2. El dolor que nadie entiende tiene un lugar donde ser derramado
Ana no discutió con Penina, no le probó a Elcana que su dolor era legítimo ni se defendió largamente ante Elí. Fue al santuario y derramó su alma delante del Señor. Hay cargas que ni la gente que más te ama logra comprender, y pelear para que las entiendan solo añade otra herida. Tú puedes hacer lo que hizo Ana. Llevar eso que nadie entiende directamente al Dios que sí entiende, con lágrimas si hace falta y sin discursos elegantes. Fíjate que las circunstancias de Ana no cambiaron ese día. Cambió su rostro. Volvió a comer, dice el texto, y ya no estaba triste, porque había sido escuchada por Aquel que puede actuar.
3. Lo que se recibe como regalo se devuelve como ofrenda
Ana pidió un hijo y, cuando por fin lo tuvo en brazos, lo llevó de vuelta a Silo para dedicarlo al servicio del Señor. Pudo haber renegociado el voto, y habría sido comprensible. Pero Ana entendía algo que a nosotros nos cuesta, y es que Samuel llegó como respuesta a una súplica, y las respuestas se agradecen con las manos abiertas. Pregúntate hoy con honestidad qué has recibido de Dios que estás administrando como si fuera conquista tuya. Los hijos, el trabajo, la salud, el ministerio. La gratitud que no consagra nada todavía no ha entendido de quién vino el regalo.
Reflexión y oración
El Dios que está a punto de levantar reyes en Israel empezó acordándose de una mujer que lloraba en silencio.

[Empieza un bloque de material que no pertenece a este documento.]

## cordic_rotation_top
module cordic_rotation_top#(parameter data_width=16,cordic_steps=16,angle_width=20)(
    input clk,
    input nreset,
    input enable,
    input signed [data_width-1:0] x_vec_in,
    input signed [data_width-1:0] y_vec_in,
    input [angle_width-1:0] target_angle,
    output wire signed  [data_width-1:0] x_vec_out,
    output wire signed  [data_width-1:0] y_vec_out,
    output reg done
    );
make LEC_CHECK=0 ABC_AREA=1 CAP_MARGIN=20 CORE_MARGIN=2 CORE_UTILIZATION=70 CTS_CLUSTER_DIAMETER=204 CTS_CLUSTER_SIZE=36 PLACE_DENSITY=0.82 SETUP_SLACK_MARGIN=0.57 SLEW_MARGIN=20 finish   # period 2.98 ns
run.sh (not shown) runs the stock make flow with config.mk's settings and CLKGATE_MAP_FILE=.
The first run never finished: it broke off in global routing on GRT-0116.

Padre, gracias porque escuchas al que nadie escucha y te acuerdas del que todos olvidan. Gracias porque este libro que hoy comenzamos nos muestra desde su primera página que Tú actúas a favor de los humildes. Te pedimos la fe de Ana, para llevarte el dolor que nadie más comprende, y su gratitud, para devolverte con manos abiertas lo que de Ti hemos recibido. Guárdanos de vivir como dueños de tus regalos. En el nombre de Cristo, amén.